GREENVILLE—With a message of encouragement illustrated with personal stories, Dr. Arnetta E. Beverly, a retired member of the Western North Carolina Conference of The United Methodist Church currently serving St. Stephen’s UMC in Greensboro, spoke at the South Carolina African-American Clergywomen’s Luncheon June 10.

She started by asking if her listeners remembered their call and jokingly said sometimes the call came when we were in places we shouldn’t have been! Her call came when a member of her home church asked her to be the Sunday school superintendent. For every excuse, the member had an answer.

“She put me in a place where God called me,” Beverly recalled. “For 42 years, I’ve answered the call, but I didn’t want to go in the first place.”

Calling and your role don’t stop at the church door. Leaders in the church should be leaders in their communities, she said, reminding the group that her background includes being a funeral director and a deputy with the Davidson County Sheriff’s Department.

Sometimes the call is interrupted with static, she said. But clergywomen need to remember the call comes from God not from their congregants. At one of her early appointments, she had a member who did not want a woman in the pulpit. He was vocal and insisted on calling her “Brother Pastor” instead of her name. Eventually, she won him over and he started calling her “Sister Pastor.”

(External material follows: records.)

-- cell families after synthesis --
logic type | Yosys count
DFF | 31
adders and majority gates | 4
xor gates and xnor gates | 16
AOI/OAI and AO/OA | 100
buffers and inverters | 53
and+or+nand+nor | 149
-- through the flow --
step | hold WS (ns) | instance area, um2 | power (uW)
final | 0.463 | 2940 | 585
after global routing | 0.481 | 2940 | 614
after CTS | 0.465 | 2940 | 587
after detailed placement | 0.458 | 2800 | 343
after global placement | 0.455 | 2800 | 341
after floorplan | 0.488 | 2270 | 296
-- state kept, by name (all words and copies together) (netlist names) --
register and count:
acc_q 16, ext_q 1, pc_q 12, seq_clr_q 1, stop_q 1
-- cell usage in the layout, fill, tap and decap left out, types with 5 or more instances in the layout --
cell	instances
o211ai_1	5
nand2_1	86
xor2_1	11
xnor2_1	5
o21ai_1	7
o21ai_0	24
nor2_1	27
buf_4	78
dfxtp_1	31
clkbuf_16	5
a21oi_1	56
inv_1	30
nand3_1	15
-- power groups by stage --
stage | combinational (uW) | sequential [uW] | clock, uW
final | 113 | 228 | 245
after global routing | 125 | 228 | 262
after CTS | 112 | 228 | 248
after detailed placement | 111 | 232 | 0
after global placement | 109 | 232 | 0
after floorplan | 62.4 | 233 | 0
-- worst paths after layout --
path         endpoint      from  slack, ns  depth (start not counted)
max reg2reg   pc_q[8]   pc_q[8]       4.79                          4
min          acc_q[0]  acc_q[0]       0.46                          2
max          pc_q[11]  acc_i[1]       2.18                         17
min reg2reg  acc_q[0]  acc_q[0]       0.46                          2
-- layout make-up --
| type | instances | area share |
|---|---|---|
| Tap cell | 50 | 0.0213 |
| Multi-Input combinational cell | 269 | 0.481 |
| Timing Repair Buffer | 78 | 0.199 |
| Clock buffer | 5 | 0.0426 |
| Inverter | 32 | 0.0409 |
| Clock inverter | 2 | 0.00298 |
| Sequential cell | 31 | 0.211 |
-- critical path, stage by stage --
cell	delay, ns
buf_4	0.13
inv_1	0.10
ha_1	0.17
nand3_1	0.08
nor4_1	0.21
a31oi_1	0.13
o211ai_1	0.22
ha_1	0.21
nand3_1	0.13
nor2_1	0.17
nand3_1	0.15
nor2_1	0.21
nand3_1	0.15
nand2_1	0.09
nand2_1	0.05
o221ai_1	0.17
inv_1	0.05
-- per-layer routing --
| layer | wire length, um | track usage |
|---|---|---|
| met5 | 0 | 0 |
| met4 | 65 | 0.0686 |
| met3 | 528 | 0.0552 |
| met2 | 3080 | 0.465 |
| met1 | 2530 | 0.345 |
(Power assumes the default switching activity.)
**src/rtl/bilbo_pkg.sv**
```systemverilog
package bilbo_pkg;
  typedef enum logic [1:0] {
    MODE_SCAN = 2'b00,
    MODE_PRPG = 2'b01,
    MODE_MISR = 2'b10,
    MODE_LOAD = 2'b11
  } bilbo_mode_e;
endpackage

```
**src/rtl/bilbo_fb.sv**
```systemverilog
module bilbo_fb
  import bilbo_pkg::*;
(
  input  bilbo_mode_e mode_i,
  input  logic        msb_i,
  input  logic        scan_i,
  output logic        fb_o,
  output logic        head_o
);
  // feedback only in the two LFSR modes
  assign fb_o   = ((mode_i == MODE_PRPG) || (mode_i == MODE_MISR)) ? msb_i : 1'b0;
  // first-stage mux: serial input vs feedback
  assign head_o = (mode_i == MODE_SCAN) ? scan_i : fb_o;
endmodule

```
**src/rtl/bilbo_cell.sv**
```systemverilog
module bilbo_cell
  import bilbo_pkg::*;
#(
  parameter bit TAP = 1'b0
) (
  input  bilbo_mode_e mode_i,
  input  logic        prev_i,
  input  logic        fb_i,
  input  logic        par_i,
  output logic        d_o
);
  always_comb begin
    unique case (mode_i)
      MODE_LOAD: d_o = par_i;
      MODE_SCAN: d_o = prev_i;
      MODE_PRPG: d_o = prev_i ^ (TAP & fb_i);
      MODE_MISR: d_o = prev_i ^ (TAP & fb_i) ^ par_i;
      default:   d_o = prev_i;
    endcase
  end
endmodule

```
**src/rtl/bilbo_reg.sv**
```systemverilog
module bilbo_reg
  import bilbo_pkg::*;
#(
  parameter int unsigned      WIDTH = 4,
  parameter logic [WIDTH-1:0] POLY  = 4'b0011
) (
  input  logic             clk_i,
  input  logic             rst_ni,
  input  logic [1:0]       mode_i,
  input  logic [WIDTH-1:0] par_i,
  input  logic             scan_i,
  output logic [WIDTH-1:0] par_o,
  output logic             scan_o
);
  localparam int unsigned MSB = WIDTH - 1;

  bilbo_mode_e      mode;
  logic [WIDTH-1:0] q_q, d;
  logic             fb, head;

  assign mode = bilbo_mode_e'(mode_i);

  bilbo_fb u_fb (
    .mode_i (mode),
    .msb_i  (q_q[MSB]),
    .scan_i (scan_i),
    .fb_o   (fb),
    .head_o (head)
  );

  for (genvar i = 0; i < WIDTH; i++) begin : g_stage
    logic prev;
    if (i == 0) begin : g_head
      assign prev = head;
    end else begin : g_body
      assign prev = q_q[i-1];
    end
    // stage 0 already carries fb through the head mux
    bilbo_cell #(.TAP((i == 0) ? 1'b0 : POLY[i])) u_cell (
      .mode_i (mode),
      .prev_i (prev),
      .fb_i   (fb),
      .par_i  (par_i[i]),
      .d_o    (d[i])
    );
  end

  always_ff @(posedge clk_i or negedge rst_ni) begin
    if (!rst_ni) q_q <= '0;
    else         q_q <= d;
  end

  assign par_o  = q_q;
  assign scan_o = q_q[MSB];


  load_chk: assert property (@(posedge clk_i) disable iff (!rst_ni)
    (mode_i == 2'b11) |=> (par_o == $past(par_i)));


  scan_shift_chk: assert property (@(posedge clk_i) disable iff (!rst_ni)
    (mode_i == 2'b00) |=> (par_o == {$past(par_o[MSB-1:0]), $past(scan_i)}));


  scan_out_chk: assert property (@(posedge clk_i) disable iff (!rst_ni)
    (mode_i == 2'b00) |=> (scan_o == $past(par_o[MSB-1])));


  no_lockup_chk: assert property (@(posedge clk_i) disable iff (!rst_ni)
    ((mode_i == 2'b01) && (par_o != '0)) |=> (par_o != '0));


  prpg_zero_chk: assert property (@(posedge clk_i) disable iff (!rst_ni)
    ((mode_i == 2'b01) && (par_o == '0)) |=> (par_o == '0));


  reset_chk: assert property (@(posedge clk_i) !rst_ni |-> (par_o == '0));
endmodule

```
**config.mk**
```make
export PLATFORM = sky130hd
export DESIGN_NAME = bilbo_reg
export DESIGN_NICKNAME = d
export VERILOG_FILES = /design/src/rtl/bilbo_pkg.sv /design/src/rtl/bilbo_fb.sv /design/src/rtl/bilbo_cell.sv /design/src/rtl/bilbo_reg.sv
export SDC_FILE = /design/constraint.sdc
export NUM_CORES = 1
export LEC_CHECK = 0
export BUFFER_PORTS_ARGS = -buffer_cell sky130_fd_sc_hd__buf_2
export CORE_AREA = 2 2 39 41
export DETAILED_ROUTE_END_ITERATION = 10
export DIE_AREA = 0 0 41 43
export GPL_TIMING_DRIVEN = 0
export PLACE_DENSITY_LB_ADDON = 0.25
export SLEW_MARGIN = 20
export SYNTH_ARGS = -nofsm -noshare
export SYNTH_HDL_FRONTEND = slang
export SYNTH_SLANG_ARGS = --single-unit
```
**constraint.sdc**
```tcl
create_clock -name clk_i -period 1.3 [get_ports clk_i]
set_input_delay 0.065 -clock clk_i [delete_from_list [all_inputs] [get_ports clk_i]]
set_output_delay 0.065 -clock clk_i [all_outputs]
set_load 0.05 [all_outputs]
```
---- Word-level counts from Yosys, hierarchy flattened ----
Cells that the tools add are included.
word-level totals
  register bits after elaboration ......... 4
  input port bits ......................... 9
  output and inout bits ................... 5
  logic and storage cells ................. 18
cells by class
  eq/ne operators ......................... 3
  muxes and demuxes ....................... 6
  bitwise logic cells ..................... 5
  reductions and logical operators ........ 3
operators with widths
  operator            count
  $pmux 1 s3          3
  $xor 1x1->1         5
  $eq 2x2->1 const B  2
  $pmux 1 s4          1
  $eq 2x1->1 const B  1
  $logic_not 2->1     1
  $mux 1              2
  $reduce_or 2->1     1
  $logic_or 1x1->1    1

---- Logic depth before layout (Yosys ltp) ----
  word-level depth ........................ 6
  mapped depth ............................ 5
  gate-level depth less buffers ........... 5

---- By module ----
A second synthesis with hierarchy kept.
unflattened totals
  cells, all modules ...................... 32
  area, all modules ....................... 319.1 µm²
by module, submodules not included
  module                               instances  cells each  area an instance (µm²)  seq. area each (µm²)
  bilbo_reg                            1          5           107.6                   100.1
  bilbo_cell at g_stage[0].u_cell ...  3          4           33.8                    0.0
  bilbo_cell at g_stage[1].u_cell      1          10          70.1                    0.0
  bilbo_fb                             1          5           40.0                    0.0

---- Least setup slack after synthesis ----
No wires, ideal clock.
  path kind ............................... register to register
  start ................................... register q_q[3] (netlist: par_o[3])
  end ..................................... register q_q[0] (netlist: par_o[0])
  library setup time ...................... 83 ps
  arrival ................................. 1,246 ps
  data required time ...................... 1,217 ps
  setup slack ............................. -28 ps
  stages on the path, launching flop included .. 4
  path buffers ............................ 0
  clock period less this slack ............ 1,328 ps
  cell sequence ........................... dfrtp_1 > nand3b_1 > a221o_1 > o21ai_0
between the ends
  longest elaborated chain between the ends .. 4
RTL lines
  item                             RTL line          RTL
  start: declaration               bilbo_reg.sv:18   logic [WIDTH-1:0] q_q, d;
  start signal: assignment         bilbo_reg.sv:49   if (!rst_ni) q_q <= '0;
  start signal: assignment         bilbo_reg.sv:50   else q_q <= d;
  $mux 1 (*)                       bilbo_fb.sv:11    assign fb_o = ((mode_i == MODE_PRPG) || (mode_i == MODE_MISR)) ? msb_i : 1'b0;
  $mux 1 (*)                       bilbo_fb.sv:13    assign head_o = (mode_i == MODE_SCAN) ? scan_i : fb_o;
  $xor 1x1->1                      bilbo_cell.sv:17  MODE_MISR: d_o = prev_i ^ (TAP & fb_i) ^ par_i;
  $pmux 1 s3 (*)                   bilbo_cell.sv:13  unique case (mode_i)
  named net g_stage[0].u_cell.d_o  bilbo_cell.sv:10  output logic d_o
Mark *: on every way through the listed nets, which the timed path passes. The rest lies on a longest branch.

---- Final worst setup path ----
  start ................................... register q_q[0] (netlist: par_o[0])
  end ..................................... output port par_o[0]
RTL lines
  item              RTL line         RTL
  end: declaration  bilbo_reg.sv:12  output logic [WIDTH-1:0] par_o,
No word-level cell between the ends.
**config.mk**
```make
export PLATFORM = sky130hd
export DESIGN_NAME = pkt_framer
export DESIGN_NICKNAME = d
export VERILOG_FILES = /design/src/rtl/pkt_framer_pkg.sv /design/src/rtl/pkt_framer_ctrl.sv /design/src/rtl/pkt_framer_dp.sv /design/src/rtl/pkt_framer.sv
export SDC_FILE = /design/constraint.sdc
export NUM_CORES = 1
export LEC_CHECK = 0
export ABC_CLOCK_PERIOD_IN_PS = 5000
export BUFFER_PORTS_ARGS = -buffer_cell sky130_fd_sc_hd__buf_4
export CORE_ASPECT_RATIO = 0.75
export CORE_MARGIN = 4
export CORE_UTILIZATION = 51
export DETAILED_ROUTE_END_ITERATION = 7
export PLACE_DENSITY = 0.87
export SYNTH_ARGS = -nofsm -noshare
export SYNTH_HDL_FRONTEND = slang
export SYNTH_SLANG_ARGS = --single-unit
```
**constraint.sdc**
```tcl
create_clock -name clk -period 5 [get_ports clk]
set_clock_uncertainty 0.15 [all_clocks]
set_input_delay 0.75 -clock clk [delete_from_list [all_inputs] [get_ports clk]]
set_output_delay 0.75 -clock clk [all_outputs]
set_load 0.02 [all_outputs]
```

Sometimes the call gets dropped. Pastors grow tired of the politics, jealousy and pettiness that can come in their ministries, but they must keep listening for the call. When the temple guards and Sadducees told John and Peter they could not teach or speak of Jesus, John said he served the king of kings. “So we keep on preaching even when we’re tired,” Beverly said. “God will continue to call.

Beverly thought retirement would be easy with nothing to do. But then, she said, conference leaders asked her to go to St. Stephens, her home church. As a mischievous child, she was constantly getting into trouble even at church, but God was calling her back there.

“Keep on preaching and serving God,” she told the women. “We need to stop taking cues from pews, trying to be who others think we are and worrying about the next appointment. Lead and serve where you are!”

Clergywomen who were recognized during Sunday night’s Service of Commissioning, Ordination, Recognition of Orders and Retirement were honored during the luncheon. Special music was provided by Heart and Soul from the Hartsville District accompanied by Cheryl Fisher.